Secondo le indagini, a partire dal 2012, i carabinieri di Partinico, coordinati dalla Procura distrettuale di Palermo, hanno avviato un monitoraggio sulla famiglia mafiosa di Borgetto, con particolare riguardo alle figure dei fratello Antonino, Tommaso e Francesco Giambrone. Dalle indagini sarebbe venuto fuori il ruolo di comando assunto da Antonino, rivelando le dinamiche interne dell’organizzazione.
Ma la posizione dei Giambrone non è l'unica ad emergere. L’11 febbraio del 2013 venne scarcerato Nicolò Salto, storico esponente mafioso in opposizione allo schieramento della famiglia Giambrone: una contrapposizione che aveva già condotto ad un omicidio.

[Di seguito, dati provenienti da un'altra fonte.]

Context: an optimization exercise on an open-source flow, tuned for small area and a short achievable clock period. The choices shown serve that exercise and are no tape-out recipe.
No run shown here included a check of the RTL's function; only the layout flow was run.

$ cat flow/run.sh
#!/bin/bash
# synth_recipe.tcl (not shown) runs the flow's synth.tcl, then flattens the netlist and writes it again
# the make line also repeats each setting of config.mk as NAME=value (left out here)
make -C /OpenROAD-flow-scripts/flow DESIGN_CONFIG=/design/flow/config.mk WORK_HOME=/design/flow/orfs CLKGATE_MAP_FILE= SYNTH_SCRIPT=/design/flow/synth_recipe.tcl finish
$ cat flow/config.mk
export PLATFORM = sky130hd
export DESIGN_NAME = ecc80_codec
export DESIGN_NICKNAME = ecc80_codec
export VERILOG_FILES = /design/flow/design.v
export SDC_FILE = /design/flow/constraint.sdc
export NUM_CORES = 4
export LEC_CHECK = 0
export CAP_MARGIN = 20
export CORE_MARGIN = 2
export CORE_UTILIZATION = 40
export PLACE_DENSITY = 0.6
export SLEW_MARGIN = 20
$ cat flow/constraint.sdc
create_clock -name core_clock -period 22.0 [get_ports {clk}]
set_input_delay 4.4000 -clock core_clock [delete_from_list [all_inputs] [get_ports {clk}]]
set_output_delay 4.4000 -clock core_clock [all_outputs]
set_load 0.01 [all_outputs]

Salto, tornato in libertà, secondo gli investigatori aveva cerca immediatamente di imporre la sua presenza sul territorio, tanto che i carabinieri registrano i primi segnali di affermazione in alcuni danneggiamenti a imprenditori locali.
Nell’aprile del 2013, Antonino Giambrone venne arrestato nell’operazione “Nuovo Mandamento”. Poco dopo, in un incontro in corso Roma, a Borgetto, Salto rassicurò il padre dei Giambrone che il figlio non sarebbe stato abbandonato. L’incontro segna una pax mafiosa tra clan rivali e l’affermazione di Nicolò Salto. da lì una serie di fitti incontri tra i Giambrone e Salto che mettono a punto un vero e proprio programma criminale sul territorio.

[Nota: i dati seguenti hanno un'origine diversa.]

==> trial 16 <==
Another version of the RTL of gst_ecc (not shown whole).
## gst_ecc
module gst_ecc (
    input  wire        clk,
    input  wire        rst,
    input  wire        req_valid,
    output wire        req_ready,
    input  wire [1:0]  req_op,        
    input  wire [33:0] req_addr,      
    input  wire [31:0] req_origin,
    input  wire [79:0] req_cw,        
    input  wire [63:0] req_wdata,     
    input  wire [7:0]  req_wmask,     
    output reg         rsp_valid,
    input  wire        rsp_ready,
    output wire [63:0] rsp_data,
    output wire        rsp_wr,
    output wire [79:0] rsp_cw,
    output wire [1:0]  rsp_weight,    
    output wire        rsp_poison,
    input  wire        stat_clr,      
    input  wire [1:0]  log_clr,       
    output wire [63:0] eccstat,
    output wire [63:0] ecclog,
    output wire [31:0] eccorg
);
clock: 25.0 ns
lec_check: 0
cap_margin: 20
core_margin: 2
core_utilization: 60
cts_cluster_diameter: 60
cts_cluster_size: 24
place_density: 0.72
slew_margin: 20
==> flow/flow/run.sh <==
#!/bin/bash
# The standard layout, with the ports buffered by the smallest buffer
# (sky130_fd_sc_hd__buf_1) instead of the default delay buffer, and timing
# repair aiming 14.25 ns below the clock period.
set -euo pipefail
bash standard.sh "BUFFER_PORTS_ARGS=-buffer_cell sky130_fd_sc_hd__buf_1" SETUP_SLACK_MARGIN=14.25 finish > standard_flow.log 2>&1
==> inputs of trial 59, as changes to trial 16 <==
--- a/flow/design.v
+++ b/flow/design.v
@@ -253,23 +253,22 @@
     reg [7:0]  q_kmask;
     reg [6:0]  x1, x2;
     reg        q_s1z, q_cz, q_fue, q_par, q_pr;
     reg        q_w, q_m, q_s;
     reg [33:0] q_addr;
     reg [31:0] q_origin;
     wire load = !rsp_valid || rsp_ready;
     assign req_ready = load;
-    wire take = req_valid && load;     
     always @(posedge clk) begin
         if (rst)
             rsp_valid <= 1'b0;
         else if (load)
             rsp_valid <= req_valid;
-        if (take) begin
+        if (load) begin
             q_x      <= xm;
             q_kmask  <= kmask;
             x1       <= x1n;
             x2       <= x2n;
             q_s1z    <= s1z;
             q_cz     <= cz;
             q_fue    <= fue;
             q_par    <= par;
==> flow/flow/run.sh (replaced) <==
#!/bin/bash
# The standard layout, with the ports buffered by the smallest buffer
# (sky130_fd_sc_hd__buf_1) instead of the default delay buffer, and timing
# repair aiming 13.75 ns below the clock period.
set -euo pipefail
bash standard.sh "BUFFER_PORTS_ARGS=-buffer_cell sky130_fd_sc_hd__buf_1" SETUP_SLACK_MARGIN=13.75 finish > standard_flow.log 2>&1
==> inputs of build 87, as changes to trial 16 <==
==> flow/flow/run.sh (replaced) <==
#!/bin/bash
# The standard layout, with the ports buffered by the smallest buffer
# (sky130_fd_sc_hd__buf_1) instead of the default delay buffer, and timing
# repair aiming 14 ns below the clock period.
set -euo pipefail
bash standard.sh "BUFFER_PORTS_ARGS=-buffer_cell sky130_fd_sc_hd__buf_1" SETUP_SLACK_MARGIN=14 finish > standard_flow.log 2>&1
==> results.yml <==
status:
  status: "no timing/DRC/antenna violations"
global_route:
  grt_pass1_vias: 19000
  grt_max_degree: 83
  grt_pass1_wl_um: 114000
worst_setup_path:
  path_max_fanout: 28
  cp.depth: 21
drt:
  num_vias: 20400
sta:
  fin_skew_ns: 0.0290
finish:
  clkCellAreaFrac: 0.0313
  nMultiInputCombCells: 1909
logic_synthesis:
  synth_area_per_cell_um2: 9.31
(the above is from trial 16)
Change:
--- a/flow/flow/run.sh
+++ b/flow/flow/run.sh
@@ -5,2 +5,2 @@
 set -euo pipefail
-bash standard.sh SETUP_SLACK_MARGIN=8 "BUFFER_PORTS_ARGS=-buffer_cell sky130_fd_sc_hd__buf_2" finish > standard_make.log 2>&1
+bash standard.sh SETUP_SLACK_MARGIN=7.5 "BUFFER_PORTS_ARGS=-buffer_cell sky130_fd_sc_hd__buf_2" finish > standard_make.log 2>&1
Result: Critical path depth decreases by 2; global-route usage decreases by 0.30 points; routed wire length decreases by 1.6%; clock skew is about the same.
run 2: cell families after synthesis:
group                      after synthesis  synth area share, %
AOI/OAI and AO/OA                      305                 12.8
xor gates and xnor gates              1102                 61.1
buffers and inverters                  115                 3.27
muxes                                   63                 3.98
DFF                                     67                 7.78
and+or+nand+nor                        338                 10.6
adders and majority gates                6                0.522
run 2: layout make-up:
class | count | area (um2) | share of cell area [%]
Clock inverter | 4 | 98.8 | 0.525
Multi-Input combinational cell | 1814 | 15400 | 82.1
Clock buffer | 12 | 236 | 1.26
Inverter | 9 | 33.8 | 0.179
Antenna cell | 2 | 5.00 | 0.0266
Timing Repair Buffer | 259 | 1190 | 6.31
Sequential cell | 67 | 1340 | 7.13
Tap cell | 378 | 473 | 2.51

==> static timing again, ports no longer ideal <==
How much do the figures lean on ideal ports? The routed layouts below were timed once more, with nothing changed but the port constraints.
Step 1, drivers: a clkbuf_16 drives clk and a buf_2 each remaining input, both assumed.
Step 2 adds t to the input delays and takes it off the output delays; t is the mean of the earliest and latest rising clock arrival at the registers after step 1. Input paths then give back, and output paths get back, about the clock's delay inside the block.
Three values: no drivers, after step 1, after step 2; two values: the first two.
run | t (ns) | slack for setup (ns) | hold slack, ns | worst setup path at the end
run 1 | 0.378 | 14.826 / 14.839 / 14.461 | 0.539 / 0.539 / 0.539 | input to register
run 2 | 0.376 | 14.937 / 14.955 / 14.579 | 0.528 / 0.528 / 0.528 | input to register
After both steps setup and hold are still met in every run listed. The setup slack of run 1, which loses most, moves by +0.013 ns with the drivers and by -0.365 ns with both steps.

Il gruppo, a questo punto diretto proprio da Salto, si sarebbe avvalso della collaborazione dei Giambrone per la raccolta delle estorsioni. Il sostegno logistico, invece, sarebbe stato fornito da Antonino Frisina, autista di Nicolò.
"In questo contesto - scrivono ancora gli investigatori -, è stata documentata la condotta di Pino Maniaci, direttore dell’emittente televisiva Telejato, indagato per estorsione per aver ricevuto somme di denaro e agevolazioni dai sindaci di Partinico e Borgetto onde evitare commenti critici sull’operato delle amministrazioni". E al direttore dell'emittente i carabinieri hanno notificato un divieto di dimora nelle province di Palermo e Trapani.